Look at your list and select the one you want to use, then rerun
php vendor/godsgood33/php_db/bin/setup.php -a={algorithm}
. It will then
ask you a few questions and print out a list that you will need to copy into a
included file prior to creating your DB instance. It will look something like
define('PHP_DB_SERVER', '1.1.1.1');
define('PHP_DB_USER', 'root');
define('PHP_DB_PWD', '{this is your encrypted password}');
define('PHP_DB_SCHEMA', 'test');
define('PHP_DB_ENCRYPT', true);
define('PHP_DB_ENCRYPT_ALGORITHM', 'AES-256-CBC-HMAC-SHA256');
define('PHP_DB_ENCRYPT_SALT', '{this is your encryption salt}');
- PHP_DB_SERVER can be an IP or hostname as long as it is accessible
- PHP_DB_USER is the user that you want this tool to connect to the server with
- PHP_DB_PWD will be either the encrypted or plaintext password you entered
- in the setup
- PHP_DB_SCHEMA is the default schema that the connection will make
- PHP_DB_ENCRYPT is a boolean to decide if the password should be encrypted
- By entering an algorithm you selected you wanted to encrypt it.
- PHP_DB_ENCRYPT_ALGORITHM is the algorithm you selected
- PHP_DB_ENCRYPT_SALT is a pseudo random base64 encoded list of characters
- from
openssl_random_pseudo_bytes
If you would like to autorun/commit the queries and have the methods return the
result of the query, you can add a PHP_DB_AUTORUN
boolean constant:
define('PHP_DB_AUTORUN', true);
Again, once these are printed out, copy them to a file you include in your program (one good option is bootstrap.php if you use it).
Basics¶
Once you have it installed and setup these are some bascis for how it works.

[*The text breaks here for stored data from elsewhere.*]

`config.mk`:
```
export PLATFORM = sky130hd
export DESIGN_NAME = oversampling_average_filter
export DESIGN_NICKNAME = d
export VERILOG_FILES = /design/src/os_filter_pkg.sv /design/src/result_buffer.sv /design/src/oversampling_average_filter.sv
export SDC_FILE = /design/constraint.sdc
export NUM_CORES = 1
export LEC_CHECK = 0
export BUFFER_PORTS_ARGS = -buffer_cell sky130_fd_sc_hd__buf_2
export CAP_MARGIN = 30
export CORE_ASPECT_RATIO = 0.6
export CORE_UTILIZATION = 61
export DETAILED_ROUTE_END_ITERATION = 10
export PLACE_DENSITY_LB_ADDON = 0.1
export SLEW_MARGIN = 30
export SYNTH_ARGS = -nofsm -noshare
export SYNTH_HDL_FRONTEND = slang
export SYNTH_SLANG_ARGS = --single-unit
```
`constraint.sdc`:
```
create_clock -name clk_i -period 15.4 [get_ports clk_i]
set_input_delay 3.08 -clock clk_i [delete_from_list [all_inputs] [get_ports clk_i]]
set_output_delay 3.08 -clock clk_i [all_outputs]
set_load 0.01 [all_outputs]
```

The first parameter in almost all the functions is the table name you want to
alter. $this->select('{table_name}')
The second parameter is the field
list. It will allow you to edit or retrieve specific fields from the table.
You can add simple aliases to the table or fields and it will create a property
in the returned fields with the name you specify.:
$this->select('users', ['id', "CONCAT('fname', ' ', 'lname') AS 'name'",
"user_phone_number AS 'phone'"])
So the previous statement will return an array of stdClass objects with id
,
name
, phone
as properties available for retrieval. The exception to
this rule is the selectCount function with doesn’t have a field list because it
just returns an integer with the number of rows that satisfy the where clauses
The third parameter in most is the where clause list. It can either be an
array or an individual item. You can also use an object you created a pass
that directly to the list as long as you are implementing the DBInterface
and you have a where
method that returns a DBWhere object (or array of
DBWhere objects).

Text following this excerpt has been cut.